*** Data for analysis ***

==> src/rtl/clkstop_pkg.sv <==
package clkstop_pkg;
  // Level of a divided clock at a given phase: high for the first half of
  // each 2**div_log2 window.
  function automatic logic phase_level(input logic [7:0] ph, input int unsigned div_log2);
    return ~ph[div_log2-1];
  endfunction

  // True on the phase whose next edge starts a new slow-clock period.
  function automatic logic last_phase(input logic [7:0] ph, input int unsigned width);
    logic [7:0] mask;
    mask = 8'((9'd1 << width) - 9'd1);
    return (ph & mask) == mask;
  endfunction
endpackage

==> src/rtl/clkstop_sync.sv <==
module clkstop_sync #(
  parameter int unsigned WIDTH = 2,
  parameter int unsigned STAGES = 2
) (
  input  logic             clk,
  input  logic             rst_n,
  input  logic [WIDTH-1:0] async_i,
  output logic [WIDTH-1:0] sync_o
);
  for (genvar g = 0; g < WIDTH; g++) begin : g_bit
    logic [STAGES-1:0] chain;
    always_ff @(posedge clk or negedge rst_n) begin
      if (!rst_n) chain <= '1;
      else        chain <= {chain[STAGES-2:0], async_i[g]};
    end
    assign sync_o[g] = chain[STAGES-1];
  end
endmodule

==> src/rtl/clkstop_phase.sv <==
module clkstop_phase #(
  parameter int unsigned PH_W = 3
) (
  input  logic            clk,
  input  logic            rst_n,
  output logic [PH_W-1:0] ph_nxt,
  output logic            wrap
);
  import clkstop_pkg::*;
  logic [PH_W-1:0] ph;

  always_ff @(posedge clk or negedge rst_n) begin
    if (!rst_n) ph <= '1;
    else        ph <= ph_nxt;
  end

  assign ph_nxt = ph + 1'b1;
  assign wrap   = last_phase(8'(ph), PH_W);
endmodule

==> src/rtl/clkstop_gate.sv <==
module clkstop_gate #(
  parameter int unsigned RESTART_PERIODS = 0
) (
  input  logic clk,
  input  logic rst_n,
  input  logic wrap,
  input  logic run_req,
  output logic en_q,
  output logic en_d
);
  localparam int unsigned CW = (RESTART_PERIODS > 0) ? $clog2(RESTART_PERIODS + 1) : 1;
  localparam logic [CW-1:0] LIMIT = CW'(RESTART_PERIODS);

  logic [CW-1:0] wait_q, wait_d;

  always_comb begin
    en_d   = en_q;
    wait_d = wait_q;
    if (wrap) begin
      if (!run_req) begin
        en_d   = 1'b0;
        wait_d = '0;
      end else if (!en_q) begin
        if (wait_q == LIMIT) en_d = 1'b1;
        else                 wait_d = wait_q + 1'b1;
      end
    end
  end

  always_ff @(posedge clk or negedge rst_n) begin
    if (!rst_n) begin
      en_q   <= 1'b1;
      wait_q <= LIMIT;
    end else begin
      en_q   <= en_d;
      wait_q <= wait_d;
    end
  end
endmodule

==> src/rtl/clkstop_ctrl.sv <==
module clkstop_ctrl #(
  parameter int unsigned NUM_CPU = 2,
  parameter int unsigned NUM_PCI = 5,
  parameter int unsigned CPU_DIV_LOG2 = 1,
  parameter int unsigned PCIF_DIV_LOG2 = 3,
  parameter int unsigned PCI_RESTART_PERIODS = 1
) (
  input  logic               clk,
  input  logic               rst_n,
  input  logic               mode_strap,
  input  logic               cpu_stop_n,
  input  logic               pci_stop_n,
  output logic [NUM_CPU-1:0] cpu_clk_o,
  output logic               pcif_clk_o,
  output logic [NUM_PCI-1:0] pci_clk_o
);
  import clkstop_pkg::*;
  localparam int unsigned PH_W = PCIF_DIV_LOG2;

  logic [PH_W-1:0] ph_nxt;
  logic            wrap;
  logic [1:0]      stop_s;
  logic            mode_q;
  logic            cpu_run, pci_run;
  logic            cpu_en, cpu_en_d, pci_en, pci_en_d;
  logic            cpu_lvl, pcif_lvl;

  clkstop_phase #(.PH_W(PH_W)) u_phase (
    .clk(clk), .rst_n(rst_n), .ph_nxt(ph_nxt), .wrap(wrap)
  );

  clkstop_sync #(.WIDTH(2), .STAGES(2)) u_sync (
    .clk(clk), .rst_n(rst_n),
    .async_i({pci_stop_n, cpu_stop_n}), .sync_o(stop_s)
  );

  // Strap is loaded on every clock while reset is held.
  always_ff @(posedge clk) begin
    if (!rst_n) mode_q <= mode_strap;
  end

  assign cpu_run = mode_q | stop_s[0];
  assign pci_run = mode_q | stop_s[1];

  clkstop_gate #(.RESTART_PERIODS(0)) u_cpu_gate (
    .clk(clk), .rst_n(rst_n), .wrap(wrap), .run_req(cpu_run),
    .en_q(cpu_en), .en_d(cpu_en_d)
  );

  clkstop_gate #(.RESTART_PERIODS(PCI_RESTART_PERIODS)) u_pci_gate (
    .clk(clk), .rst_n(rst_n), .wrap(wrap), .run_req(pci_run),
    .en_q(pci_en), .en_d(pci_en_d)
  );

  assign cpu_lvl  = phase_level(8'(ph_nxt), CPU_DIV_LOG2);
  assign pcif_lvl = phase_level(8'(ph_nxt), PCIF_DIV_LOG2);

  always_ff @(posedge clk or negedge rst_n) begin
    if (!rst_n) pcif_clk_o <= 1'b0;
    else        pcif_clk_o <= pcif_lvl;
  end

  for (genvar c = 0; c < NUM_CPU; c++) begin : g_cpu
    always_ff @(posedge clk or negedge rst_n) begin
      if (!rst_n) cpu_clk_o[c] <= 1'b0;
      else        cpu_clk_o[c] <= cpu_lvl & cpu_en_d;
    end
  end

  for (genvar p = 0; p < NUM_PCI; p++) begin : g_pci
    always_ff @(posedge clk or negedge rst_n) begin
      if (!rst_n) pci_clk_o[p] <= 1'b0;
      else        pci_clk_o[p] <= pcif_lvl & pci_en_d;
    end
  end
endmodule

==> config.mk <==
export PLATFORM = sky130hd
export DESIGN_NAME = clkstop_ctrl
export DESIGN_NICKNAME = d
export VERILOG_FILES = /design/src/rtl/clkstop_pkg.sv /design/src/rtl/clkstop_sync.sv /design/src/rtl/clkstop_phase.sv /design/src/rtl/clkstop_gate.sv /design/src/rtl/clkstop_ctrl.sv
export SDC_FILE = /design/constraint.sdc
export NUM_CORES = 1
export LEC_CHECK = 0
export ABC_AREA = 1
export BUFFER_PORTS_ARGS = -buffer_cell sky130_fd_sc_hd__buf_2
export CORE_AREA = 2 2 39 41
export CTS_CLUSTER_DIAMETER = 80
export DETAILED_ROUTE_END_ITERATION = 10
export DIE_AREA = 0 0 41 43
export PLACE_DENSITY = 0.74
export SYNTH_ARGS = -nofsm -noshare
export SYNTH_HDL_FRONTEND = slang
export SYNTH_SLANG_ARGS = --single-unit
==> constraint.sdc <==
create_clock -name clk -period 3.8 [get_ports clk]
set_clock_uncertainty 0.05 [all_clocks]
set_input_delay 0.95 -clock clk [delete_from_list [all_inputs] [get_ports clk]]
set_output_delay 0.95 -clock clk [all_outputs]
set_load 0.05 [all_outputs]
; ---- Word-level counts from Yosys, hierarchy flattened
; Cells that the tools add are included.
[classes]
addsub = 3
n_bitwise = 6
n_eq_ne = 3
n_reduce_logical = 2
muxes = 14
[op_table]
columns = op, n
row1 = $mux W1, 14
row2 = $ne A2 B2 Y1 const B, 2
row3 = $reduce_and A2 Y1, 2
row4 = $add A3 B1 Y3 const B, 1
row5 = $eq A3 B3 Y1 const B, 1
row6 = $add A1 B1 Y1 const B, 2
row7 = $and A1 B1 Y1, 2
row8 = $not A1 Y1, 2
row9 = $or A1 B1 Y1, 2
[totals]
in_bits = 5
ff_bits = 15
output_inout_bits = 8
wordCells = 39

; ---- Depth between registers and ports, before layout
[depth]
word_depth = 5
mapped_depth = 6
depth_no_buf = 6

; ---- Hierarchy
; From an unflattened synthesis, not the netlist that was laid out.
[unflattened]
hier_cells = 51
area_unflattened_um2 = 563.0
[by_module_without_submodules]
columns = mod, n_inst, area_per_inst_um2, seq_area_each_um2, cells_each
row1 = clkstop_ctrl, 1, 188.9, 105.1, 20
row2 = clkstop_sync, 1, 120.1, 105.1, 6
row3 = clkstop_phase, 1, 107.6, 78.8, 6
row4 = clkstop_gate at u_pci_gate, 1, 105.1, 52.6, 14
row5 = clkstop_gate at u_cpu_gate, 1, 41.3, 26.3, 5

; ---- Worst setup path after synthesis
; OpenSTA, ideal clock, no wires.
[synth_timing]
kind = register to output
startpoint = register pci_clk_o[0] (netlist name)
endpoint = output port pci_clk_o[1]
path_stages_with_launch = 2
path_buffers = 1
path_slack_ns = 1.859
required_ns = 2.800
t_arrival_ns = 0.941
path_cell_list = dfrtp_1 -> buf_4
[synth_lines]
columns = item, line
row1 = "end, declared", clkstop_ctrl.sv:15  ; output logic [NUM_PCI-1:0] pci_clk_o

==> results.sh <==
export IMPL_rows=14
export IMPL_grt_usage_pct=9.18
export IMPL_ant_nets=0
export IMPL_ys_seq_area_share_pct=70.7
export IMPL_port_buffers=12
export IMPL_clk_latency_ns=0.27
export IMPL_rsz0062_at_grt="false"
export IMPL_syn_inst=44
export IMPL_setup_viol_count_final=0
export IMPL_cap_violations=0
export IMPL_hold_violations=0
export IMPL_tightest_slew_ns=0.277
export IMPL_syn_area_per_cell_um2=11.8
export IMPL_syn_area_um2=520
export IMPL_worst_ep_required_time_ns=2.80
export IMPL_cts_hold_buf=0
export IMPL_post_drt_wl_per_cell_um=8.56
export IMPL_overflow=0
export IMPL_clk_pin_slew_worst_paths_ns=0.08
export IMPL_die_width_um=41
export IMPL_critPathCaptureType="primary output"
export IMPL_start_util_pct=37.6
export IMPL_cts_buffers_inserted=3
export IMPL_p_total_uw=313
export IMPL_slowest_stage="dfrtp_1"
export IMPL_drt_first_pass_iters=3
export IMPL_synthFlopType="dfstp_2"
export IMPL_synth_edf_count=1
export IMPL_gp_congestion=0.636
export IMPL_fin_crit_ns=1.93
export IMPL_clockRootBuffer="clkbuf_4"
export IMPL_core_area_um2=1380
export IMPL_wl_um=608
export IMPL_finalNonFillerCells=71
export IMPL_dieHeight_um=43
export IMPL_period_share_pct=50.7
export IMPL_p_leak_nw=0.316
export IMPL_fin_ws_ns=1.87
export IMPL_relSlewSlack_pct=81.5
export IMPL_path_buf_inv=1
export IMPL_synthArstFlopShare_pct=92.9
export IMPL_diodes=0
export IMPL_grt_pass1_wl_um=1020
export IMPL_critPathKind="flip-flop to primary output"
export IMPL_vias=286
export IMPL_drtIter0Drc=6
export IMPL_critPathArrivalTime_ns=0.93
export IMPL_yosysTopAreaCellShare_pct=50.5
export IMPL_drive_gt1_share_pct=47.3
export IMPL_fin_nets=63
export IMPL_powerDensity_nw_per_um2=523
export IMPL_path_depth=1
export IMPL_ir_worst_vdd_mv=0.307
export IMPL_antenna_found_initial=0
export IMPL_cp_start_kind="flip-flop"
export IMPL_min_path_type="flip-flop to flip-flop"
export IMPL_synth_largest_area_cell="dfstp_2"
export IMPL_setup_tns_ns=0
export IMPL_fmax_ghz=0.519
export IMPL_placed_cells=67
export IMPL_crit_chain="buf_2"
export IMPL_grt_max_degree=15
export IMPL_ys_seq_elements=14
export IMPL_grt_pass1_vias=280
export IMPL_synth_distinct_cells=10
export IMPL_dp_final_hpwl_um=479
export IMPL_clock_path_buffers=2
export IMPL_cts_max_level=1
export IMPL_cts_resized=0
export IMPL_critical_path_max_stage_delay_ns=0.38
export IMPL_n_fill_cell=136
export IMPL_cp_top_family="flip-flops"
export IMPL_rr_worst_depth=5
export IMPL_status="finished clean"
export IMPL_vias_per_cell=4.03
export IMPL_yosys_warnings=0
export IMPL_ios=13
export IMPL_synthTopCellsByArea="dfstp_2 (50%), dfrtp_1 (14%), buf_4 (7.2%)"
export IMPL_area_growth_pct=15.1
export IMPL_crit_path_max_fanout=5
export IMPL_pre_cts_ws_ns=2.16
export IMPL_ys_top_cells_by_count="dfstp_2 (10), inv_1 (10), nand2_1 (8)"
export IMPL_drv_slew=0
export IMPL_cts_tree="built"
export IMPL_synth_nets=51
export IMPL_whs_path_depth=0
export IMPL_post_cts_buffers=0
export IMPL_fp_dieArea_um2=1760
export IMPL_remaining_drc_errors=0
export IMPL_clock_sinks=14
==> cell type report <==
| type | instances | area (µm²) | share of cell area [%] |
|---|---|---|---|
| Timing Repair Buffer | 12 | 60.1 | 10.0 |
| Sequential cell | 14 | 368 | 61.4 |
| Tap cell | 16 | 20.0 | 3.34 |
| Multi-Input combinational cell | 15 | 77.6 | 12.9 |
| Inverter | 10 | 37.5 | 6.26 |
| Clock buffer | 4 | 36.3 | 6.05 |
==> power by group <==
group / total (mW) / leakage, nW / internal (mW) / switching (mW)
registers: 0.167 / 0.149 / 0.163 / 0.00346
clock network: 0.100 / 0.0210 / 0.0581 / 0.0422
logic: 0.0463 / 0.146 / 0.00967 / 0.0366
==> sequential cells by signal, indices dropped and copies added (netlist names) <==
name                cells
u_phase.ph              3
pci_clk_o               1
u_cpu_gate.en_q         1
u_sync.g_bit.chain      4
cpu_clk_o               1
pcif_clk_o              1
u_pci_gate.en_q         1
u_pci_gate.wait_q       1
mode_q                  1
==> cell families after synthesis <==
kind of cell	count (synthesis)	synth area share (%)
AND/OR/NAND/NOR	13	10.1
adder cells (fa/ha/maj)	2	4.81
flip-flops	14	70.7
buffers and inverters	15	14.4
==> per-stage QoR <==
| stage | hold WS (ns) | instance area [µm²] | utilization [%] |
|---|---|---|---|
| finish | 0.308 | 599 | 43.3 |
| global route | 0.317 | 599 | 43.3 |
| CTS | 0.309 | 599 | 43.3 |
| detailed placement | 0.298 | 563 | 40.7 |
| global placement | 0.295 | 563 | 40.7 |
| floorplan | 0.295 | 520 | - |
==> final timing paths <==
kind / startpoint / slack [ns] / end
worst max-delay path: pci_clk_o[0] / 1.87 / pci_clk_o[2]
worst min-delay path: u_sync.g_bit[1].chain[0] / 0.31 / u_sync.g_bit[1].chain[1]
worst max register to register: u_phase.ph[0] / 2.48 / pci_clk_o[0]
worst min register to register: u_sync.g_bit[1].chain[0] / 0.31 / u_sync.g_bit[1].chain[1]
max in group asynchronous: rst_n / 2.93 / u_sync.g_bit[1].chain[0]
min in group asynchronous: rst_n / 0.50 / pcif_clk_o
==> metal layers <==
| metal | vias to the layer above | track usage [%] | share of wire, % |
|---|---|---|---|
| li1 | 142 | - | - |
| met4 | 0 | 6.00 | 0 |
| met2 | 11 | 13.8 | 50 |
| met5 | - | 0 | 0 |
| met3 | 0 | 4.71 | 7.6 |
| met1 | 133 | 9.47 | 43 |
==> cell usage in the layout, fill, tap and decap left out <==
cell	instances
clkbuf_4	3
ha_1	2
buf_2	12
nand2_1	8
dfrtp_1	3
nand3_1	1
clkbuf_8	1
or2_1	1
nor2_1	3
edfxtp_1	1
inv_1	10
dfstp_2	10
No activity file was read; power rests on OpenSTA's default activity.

*** End of Data for analysis ***

◆ Work order ◆
When copying the data above, please keep exactly the lines from its first line through the line with "mask = 8'((9'd1 << width) - 9'd1);", both ends included, and drop the rest.

◆ Answer for this exercise ◆
==> src/rtl/clkstop_pkg.sv <==
package clkstop_pkg;
  // Level of a divided clock at a given phase: high for the first half of
  // each 2**div_log2 window.
  function automatic logic phase_level(input logic [7:0] ph, input int unsigned div_log2);
    return ~ph[div_log2-1];
  endfunction

  // True on the phase whose next edge starts a new slow-clock period.
  function automatic logic last_phase(input logic [7:0] ph, input int unsigned width);
    logic [7:0] mask;
    mask = 8'((9'd1 << width) - 9'd1);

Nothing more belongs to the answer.